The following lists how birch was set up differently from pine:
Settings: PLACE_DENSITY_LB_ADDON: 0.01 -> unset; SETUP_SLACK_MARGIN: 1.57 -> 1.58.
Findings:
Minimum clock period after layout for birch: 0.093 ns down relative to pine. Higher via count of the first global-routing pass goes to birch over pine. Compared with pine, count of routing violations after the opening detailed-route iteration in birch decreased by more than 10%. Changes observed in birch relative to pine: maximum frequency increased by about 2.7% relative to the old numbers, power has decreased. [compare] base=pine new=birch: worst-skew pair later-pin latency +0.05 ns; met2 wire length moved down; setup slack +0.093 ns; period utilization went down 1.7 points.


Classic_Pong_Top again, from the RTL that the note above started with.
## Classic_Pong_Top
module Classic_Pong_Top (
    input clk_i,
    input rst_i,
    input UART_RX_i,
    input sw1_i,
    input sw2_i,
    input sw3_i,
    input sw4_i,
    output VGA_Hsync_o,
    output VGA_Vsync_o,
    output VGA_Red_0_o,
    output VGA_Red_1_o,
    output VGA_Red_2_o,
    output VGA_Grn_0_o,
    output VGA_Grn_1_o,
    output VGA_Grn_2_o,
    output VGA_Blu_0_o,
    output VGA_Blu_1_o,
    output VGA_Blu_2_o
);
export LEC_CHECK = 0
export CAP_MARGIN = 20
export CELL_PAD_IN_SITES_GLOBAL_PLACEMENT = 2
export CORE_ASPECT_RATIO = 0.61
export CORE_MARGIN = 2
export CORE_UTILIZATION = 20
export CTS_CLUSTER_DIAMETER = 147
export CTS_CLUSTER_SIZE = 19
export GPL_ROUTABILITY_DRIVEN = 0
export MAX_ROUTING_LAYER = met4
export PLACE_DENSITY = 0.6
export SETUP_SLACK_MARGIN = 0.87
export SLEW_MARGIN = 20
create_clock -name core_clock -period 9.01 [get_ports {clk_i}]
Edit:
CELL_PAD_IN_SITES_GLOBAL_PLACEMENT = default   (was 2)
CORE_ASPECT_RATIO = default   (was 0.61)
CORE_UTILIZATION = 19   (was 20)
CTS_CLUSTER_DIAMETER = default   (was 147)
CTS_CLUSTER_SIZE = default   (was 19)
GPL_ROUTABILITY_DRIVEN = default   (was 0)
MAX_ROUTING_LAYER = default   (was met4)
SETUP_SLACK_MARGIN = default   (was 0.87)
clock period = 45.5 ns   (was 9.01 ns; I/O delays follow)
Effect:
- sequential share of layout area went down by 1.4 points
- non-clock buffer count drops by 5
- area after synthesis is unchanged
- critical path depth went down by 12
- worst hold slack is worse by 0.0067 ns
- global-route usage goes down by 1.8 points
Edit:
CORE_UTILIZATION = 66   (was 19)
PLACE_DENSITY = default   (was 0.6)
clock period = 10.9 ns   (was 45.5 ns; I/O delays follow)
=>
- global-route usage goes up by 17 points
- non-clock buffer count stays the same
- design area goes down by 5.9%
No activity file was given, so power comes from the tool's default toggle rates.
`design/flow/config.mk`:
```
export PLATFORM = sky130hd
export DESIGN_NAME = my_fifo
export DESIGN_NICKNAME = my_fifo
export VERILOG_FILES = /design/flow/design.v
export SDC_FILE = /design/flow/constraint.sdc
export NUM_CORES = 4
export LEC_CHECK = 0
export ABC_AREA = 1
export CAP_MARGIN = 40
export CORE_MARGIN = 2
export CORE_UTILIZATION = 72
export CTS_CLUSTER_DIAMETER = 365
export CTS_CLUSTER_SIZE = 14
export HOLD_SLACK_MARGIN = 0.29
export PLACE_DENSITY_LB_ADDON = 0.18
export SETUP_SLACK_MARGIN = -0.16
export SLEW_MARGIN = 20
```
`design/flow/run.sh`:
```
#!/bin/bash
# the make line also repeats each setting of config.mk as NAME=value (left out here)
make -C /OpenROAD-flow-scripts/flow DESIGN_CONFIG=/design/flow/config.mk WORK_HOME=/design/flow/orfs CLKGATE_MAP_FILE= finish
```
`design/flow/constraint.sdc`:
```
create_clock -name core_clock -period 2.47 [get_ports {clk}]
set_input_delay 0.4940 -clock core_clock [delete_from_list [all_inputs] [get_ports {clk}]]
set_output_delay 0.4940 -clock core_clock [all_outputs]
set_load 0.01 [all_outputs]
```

--

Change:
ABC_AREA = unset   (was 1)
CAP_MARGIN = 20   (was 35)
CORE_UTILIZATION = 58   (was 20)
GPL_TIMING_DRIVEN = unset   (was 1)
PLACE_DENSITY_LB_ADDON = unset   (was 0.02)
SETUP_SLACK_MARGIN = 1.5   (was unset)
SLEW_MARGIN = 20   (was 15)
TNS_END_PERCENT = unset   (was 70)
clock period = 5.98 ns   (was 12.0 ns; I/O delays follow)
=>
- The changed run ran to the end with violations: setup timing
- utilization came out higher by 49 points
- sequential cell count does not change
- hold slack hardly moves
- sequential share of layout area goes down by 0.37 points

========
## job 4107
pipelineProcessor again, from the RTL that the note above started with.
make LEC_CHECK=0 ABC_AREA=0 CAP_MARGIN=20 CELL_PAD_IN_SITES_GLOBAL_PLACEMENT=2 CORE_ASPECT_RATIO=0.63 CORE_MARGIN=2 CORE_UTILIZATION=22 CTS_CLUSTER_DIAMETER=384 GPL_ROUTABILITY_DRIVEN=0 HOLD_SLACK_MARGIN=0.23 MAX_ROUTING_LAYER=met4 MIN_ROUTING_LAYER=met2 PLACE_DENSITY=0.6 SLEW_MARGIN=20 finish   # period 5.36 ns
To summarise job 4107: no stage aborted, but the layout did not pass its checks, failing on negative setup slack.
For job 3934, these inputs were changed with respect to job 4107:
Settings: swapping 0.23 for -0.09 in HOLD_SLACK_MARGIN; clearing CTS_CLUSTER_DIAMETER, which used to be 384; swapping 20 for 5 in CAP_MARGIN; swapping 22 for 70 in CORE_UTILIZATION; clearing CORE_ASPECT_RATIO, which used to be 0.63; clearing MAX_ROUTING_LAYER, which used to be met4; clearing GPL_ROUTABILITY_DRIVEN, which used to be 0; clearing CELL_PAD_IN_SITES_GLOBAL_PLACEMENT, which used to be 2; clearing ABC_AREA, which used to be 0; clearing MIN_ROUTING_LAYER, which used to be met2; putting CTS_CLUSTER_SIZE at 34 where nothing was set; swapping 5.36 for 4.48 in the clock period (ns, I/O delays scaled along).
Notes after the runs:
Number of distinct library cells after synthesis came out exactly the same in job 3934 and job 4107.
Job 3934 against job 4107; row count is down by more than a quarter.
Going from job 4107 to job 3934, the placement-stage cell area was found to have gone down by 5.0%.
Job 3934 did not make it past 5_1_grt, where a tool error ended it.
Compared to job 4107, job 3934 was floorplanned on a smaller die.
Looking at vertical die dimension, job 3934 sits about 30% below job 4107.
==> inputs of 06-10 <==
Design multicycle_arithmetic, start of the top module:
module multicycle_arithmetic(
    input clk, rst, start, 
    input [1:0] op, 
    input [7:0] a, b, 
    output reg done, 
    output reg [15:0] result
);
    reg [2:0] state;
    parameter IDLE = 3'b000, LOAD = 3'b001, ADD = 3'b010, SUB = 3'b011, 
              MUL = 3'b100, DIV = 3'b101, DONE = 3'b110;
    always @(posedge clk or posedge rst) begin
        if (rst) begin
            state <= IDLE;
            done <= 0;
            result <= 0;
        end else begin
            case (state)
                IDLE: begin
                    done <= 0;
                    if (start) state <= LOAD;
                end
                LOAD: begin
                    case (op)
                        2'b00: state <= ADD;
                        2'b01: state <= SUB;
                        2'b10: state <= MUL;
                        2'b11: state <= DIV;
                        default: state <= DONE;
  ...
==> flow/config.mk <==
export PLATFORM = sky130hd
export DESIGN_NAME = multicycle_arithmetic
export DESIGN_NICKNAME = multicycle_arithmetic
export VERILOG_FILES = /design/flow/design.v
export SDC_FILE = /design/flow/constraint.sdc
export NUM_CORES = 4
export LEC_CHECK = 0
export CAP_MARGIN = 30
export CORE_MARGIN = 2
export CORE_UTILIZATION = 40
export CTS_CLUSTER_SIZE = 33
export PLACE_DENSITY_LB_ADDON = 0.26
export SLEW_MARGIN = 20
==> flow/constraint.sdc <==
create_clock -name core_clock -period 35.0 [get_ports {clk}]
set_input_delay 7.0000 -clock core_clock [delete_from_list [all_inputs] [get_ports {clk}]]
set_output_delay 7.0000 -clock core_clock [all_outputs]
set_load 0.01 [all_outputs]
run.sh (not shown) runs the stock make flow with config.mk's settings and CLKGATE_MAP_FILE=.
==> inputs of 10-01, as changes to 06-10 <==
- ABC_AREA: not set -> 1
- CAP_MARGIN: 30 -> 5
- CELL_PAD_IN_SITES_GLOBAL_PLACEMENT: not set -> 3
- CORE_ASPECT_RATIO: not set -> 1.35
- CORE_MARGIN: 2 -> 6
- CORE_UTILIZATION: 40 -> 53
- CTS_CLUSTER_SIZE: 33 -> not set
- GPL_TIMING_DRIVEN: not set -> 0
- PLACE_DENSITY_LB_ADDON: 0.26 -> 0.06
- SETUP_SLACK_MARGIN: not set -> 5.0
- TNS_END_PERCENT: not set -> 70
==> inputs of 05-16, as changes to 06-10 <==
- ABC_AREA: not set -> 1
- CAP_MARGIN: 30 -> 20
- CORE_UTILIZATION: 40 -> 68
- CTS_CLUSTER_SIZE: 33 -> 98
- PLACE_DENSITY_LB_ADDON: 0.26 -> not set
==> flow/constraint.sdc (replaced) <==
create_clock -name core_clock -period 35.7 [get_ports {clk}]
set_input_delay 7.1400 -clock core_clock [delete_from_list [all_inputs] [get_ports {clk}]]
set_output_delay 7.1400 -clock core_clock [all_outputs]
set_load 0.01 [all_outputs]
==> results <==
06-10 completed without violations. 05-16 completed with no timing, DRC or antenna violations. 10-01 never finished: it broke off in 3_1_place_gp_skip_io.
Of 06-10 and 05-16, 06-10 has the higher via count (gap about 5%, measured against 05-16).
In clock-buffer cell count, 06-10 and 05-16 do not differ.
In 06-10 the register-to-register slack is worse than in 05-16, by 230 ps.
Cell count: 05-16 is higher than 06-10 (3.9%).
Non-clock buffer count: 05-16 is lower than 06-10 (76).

→ YOUR ASSIGNMENT
From the entries above, write out only the lines starting at the line that holds "The following lists" and ending at the line that holds "export CTS_CLUSTER_SIZE = 19", keeping both and matching them exactly.

→ OUTPUT FOR THIS TASK
The following lists how birch was set up differently from pine:
Settings: PLACE_DENSITY_LB_ADDON: 0.01 -> unset; SETUP_SLACK_MARGIN: 1.57 -> 1.58.
Findings:
Minimum clock period after layout for birch: 0.093 ns down relative to pine. Higher via count of the first global-routing pass goes to birch over pine. Compared with pine, count of routing violations after the opening detailed-route iteration in birch decreased by more than 10%. Changes observed in birch relative to pine: maximum frequency increased by about 2.7% relative to the old numbers, power has decreased. [compare] base=pine new=birch: worst-skew pair later-pin latency +0.05 ns; met2 wire length moved down; setup slack +0.093 ns; period utilization went down 1.7 points.


Classic_Pong_Top again, from the RTL that the note above started with.
## Classic_Pong_Top
module Classic_Pong_Top (
    input clk_i,
    input rst_i,
    input UART_RX_i,
    input sw1_i,
    input sw2_i,
    input sw3_i,
    input sw4_i,
    output VGA_Hsync_o,
    output VGA_Vsync_o,
    output VGA_Red_0_o,
    output VGA_Red_1_o,
    output VGA_Red_2_o,
    output VGA_Grn_0_o,
    output VGA_Grn_1_o,
    output VGA_Grn_2_o,
    output VGA_Blu_0_o,
    output VGA_Blu_1_o,
    output VGA_Blu_2_o
);
export LEC_CHECK = 0
export CAP_MARGIN = 20
export CELL_PAD_IN_SITES_GLOBAL_PLACEMENT = 2
export CORE_ASPECT_RATIO = 0.61
export CORE_MARGIN = 2
export CORE_UTILIZATION = 20
export CTS_CLUSTER_DIAMETER = 147
export CTS_CLUSTER_SIZE = 19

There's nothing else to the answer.